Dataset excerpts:
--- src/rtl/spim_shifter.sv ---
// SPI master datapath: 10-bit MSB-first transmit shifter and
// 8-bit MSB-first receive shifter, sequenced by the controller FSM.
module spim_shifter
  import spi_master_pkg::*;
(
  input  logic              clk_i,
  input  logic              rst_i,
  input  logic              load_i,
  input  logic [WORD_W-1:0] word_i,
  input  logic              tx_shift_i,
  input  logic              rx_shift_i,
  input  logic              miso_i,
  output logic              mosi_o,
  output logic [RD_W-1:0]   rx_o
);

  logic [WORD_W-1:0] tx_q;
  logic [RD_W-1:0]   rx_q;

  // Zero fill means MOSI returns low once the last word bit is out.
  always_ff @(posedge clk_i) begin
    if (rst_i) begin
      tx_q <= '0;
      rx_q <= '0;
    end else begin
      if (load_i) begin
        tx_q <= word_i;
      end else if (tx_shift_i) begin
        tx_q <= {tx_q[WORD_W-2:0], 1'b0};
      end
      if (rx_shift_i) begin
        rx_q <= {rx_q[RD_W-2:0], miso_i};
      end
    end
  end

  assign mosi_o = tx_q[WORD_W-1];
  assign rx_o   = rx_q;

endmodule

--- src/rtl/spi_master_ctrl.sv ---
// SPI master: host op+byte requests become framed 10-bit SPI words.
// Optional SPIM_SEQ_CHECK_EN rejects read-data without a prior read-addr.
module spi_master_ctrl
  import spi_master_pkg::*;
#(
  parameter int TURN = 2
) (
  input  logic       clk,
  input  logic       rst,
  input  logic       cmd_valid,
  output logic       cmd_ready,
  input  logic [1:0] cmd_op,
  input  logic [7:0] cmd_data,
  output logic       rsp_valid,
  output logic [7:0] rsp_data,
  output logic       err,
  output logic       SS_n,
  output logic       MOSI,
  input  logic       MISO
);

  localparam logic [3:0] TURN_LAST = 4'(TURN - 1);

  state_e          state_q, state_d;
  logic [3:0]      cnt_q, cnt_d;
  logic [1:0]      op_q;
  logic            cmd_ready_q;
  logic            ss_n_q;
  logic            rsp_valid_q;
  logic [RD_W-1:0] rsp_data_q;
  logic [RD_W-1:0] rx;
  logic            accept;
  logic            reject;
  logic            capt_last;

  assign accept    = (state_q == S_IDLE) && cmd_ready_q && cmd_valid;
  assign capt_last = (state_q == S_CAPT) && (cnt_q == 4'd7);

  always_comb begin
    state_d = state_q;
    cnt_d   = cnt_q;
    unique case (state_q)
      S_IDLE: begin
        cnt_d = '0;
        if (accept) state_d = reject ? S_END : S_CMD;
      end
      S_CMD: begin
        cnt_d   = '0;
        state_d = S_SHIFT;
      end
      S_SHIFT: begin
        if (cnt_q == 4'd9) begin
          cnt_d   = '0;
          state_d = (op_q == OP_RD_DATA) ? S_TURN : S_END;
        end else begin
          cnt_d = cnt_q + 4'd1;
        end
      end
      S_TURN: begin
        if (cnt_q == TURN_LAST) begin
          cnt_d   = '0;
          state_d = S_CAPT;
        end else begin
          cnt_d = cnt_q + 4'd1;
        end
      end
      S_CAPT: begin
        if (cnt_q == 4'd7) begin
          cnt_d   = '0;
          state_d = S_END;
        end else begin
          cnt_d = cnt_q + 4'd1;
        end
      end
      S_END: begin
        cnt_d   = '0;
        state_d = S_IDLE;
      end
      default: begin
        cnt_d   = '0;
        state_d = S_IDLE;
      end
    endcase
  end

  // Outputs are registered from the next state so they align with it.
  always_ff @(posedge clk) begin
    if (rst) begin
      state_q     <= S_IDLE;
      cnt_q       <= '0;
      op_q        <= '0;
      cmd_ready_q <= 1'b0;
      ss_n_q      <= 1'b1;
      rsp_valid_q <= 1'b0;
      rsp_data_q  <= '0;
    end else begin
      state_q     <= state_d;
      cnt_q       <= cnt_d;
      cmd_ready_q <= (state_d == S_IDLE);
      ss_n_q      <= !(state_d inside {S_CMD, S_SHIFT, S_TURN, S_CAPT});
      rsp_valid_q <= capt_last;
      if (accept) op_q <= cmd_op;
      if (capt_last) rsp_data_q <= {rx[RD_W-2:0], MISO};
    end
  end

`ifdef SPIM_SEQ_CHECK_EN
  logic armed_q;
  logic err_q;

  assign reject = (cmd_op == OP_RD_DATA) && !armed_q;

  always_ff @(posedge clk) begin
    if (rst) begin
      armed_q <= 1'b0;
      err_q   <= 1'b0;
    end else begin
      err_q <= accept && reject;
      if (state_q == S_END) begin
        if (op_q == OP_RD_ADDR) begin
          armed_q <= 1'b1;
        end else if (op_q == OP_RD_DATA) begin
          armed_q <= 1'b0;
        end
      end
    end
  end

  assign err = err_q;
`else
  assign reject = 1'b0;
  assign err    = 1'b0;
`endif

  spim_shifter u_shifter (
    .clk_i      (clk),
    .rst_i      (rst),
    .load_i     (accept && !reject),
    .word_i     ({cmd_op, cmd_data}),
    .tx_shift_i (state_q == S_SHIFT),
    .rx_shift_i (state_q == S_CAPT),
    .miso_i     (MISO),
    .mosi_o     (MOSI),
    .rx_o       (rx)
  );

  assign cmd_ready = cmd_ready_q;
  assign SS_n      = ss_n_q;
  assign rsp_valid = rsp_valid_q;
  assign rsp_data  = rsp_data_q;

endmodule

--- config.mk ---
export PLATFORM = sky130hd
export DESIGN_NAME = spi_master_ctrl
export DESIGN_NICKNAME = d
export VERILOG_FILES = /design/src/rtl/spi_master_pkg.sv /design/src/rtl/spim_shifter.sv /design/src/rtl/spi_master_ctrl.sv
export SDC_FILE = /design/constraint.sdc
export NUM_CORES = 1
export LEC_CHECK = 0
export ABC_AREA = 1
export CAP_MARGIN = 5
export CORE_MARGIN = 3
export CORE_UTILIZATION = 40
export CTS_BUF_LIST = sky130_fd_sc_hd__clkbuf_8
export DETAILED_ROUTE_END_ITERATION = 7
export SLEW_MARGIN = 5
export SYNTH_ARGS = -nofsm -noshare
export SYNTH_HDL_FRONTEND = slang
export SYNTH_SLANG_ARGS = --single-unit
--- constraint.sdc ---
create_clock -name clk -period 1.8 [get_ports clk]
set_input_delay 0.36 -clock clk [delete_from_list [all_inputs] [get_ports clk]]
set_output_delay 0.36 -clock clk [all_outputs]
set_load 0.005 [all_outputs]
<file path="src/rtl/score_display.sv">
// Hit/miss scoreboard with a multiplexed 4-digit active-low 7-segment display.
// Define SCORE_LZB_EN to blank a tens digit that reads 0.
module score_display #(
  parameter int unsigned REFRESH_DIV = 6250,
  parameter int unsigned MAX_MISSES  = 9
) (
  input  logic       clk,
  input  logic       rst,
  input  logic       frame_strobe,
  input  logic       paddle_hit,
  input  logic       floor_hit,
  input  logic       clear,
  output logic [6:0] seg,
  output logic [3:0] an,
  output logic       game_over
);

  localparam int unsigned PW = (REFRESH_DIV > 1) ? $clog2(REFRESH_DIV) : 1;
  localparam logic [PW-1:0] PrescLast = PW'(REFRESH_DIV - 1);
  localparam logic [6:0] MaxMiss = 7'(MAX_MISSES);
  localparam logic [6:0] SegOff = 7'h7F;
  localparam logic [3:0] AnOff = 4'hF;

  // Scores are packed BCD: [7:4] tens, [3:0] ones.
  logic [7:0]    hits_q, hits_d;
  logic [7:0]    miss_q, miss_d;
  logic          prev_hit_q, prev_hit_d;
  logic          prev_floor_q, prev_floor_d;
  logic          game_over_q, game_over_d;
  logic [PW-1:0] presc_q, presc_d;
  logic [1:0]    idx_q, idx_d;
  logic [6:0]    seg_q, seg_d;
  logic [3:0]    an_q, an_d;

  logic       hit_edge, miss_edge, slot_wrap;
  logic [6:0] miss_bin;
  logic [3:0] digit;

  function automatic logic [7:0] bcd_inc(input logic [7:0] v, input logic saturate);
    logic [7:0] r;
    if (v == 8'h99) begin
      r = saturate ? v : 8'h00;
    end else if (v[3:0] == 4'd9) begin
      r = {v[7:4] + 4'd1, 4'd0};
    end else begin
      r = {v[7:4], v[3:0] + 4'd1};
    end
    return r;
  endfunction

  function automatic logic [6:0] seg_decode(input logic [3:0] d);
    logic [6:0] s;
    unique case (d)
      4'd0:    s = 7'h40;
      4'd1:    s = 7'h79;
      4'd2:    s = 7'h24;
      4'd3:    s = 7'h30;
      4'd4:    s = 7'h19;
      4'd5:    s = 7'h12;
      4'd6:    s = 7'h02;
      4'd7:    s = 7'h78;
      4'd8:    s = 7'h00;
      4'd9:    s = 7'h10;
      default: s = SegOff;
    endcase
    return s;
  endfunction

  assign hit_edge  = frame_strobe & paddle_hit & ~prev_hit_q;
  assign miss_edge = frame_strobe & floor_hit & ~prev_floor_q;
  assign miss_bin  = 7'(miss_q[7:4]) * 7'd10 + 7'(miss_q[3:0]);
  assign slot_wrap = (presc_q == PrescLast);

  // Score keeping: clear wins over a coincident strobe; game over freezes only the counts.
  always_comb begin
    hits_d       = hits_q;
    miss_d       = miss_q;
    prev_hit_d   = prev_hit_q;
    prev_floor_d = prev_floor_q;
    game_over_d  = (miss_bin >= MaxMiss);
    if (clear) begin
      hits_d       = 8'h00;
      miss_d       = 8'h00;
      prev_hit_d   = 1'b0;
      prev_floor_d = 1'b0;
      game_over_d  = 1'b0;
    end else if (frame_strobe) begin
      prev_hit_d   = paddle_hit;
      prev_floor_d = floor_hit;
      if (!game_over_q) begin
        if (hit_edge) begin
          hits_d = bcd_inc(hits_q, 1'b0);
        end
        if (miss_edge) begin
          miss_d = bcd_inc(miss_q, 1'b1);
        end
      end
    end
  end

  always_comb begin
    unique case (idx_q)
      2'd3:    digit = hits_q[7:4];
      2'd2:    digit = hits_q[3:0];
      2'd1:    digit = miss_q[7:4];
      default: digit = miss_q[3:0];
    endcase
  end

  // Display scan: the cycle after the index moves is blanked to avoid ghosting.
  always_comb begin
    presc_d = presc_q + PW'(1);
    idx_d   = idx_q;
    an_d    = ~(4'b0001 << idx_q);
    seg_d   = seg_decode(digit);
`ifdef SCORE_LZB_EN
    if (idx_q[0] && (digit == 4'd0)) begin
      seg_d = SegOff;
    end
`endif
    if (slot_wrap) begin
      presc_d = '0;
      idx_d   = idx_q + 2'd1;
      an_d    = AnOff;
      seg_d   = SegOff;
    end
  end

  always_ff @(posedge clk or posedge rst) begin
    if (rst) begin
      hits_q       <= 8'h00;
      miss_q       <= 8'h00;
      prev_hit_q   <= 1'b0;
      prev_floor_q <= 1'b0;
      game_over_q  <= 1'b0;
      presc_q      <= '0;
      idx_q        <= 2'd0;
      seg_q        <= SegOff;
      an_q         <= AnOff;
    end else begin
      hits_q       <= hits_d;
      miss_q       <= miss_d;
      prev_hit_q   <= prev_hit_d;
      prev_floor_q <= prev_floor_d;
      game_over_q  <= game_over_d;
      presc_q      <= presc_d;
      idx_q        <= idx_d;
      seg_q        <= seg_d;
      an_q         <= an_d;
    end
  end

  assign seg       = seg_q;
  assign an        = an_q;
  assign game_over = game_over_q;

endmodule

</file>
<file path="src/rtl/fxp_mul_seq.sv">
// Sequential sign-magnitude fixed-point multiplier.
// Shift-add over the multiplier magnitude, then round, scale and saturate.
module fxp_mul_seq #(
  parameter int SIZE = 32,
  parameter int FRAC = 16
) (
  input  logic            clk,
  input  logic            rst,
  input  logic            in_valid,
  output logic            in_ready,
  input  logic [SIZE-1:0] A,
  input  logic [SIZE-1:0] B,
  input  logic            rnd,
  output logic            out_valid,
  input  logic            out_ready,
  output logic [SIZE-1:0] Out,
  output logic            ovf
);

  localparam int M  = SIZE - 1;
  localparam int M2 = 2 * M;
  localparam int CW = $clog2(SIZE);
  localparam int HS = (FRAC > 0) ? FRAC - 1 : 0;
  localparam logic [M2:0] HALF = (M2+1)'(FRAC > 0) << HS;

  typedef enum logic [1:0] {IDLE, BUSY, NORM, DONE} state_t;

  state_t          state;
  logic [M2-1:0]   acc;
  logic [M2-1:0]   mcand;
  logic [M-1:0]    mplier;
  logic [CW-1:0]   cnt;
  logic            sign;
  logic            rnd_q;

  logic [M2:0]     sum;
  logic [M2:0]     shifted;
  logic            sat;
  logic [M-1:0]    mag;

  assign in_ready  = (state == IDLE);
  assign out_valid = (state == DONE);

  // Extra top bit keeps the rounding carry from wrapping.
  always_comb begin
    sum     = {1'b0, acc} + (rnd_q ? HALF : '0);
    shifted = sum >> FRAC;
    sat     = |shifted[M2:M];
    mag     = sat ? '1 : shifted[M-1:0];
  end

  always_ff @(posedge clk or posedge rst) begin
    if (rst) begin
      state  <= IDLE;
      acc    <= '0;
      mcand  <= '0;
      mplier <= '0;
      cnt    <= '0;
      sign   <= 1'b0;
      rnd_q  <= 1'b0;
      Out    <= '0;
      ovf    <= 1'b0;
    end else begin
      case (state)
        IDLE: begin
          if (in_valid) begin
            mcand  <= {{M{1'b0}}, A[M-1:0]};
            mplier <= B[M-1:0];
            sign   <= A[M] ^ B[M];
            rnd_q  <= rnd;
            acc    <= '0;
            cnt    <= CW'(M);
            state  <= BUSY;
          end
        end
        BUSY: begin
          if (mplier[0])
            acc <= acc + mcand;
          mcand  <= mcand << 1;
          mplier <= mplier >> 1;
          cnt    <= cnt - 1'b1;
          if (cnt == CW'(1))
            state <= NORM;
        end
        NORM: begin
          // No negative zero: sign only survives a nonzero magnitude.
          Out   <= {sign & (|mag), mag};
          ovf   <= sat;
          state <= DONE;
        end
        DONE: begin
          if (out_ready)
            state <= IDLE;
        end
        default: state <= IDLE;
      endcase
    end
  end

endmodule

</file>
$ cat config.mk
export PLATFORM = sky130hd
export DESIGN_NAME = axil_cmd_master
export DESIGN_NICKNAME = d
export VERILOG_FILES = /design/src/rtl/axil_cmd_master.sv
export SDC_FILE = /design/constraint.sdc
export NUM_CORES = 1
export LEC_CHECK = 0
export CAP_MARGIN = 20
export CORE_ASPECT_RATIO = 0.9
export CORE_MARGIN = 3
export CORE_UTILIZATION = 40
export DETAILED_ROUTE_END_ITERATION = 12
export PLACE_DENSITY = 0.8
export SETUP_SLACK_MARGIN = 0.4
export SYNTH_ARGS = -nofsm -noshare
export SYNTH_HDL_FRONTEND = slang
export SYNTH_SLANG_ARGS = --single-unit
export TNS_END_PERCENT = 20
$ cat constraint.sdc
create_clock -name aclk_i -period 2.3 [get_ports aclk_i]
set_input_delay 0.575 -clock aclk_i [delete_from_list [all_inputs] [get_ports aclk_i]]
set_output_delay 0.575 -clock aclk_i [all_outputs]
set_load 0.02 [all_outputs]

*Prompt*. The lines above starting at the one that contains "if (clear) begin" and ending at the one that contains "miss_d = bcd_inc(miss_q, 1'b1);" must be transcribed exactly, and no other lines may appear.

*Result of the task*.
    if (clear) begin
      hits_d       = 8'h00;
      miss_d       = 8'h00;
      prev_hit_d   = 1'b0;
      prev_floor_d = 1'b0;
      game_over_d  = 1'b0;
    end else if (frame_strobe) begin
      prev_hit_d   = paddle_hit;
      prev_floor_d = floor_hit;
      if (!game_over_q) begin
        if (hit_edge) begin
          hits_d = bcd_inc(hits_q, 1'b0);
        end
        if (miss_edge) begin
          miss_d = bcd_inc(miss_q, 1'b1);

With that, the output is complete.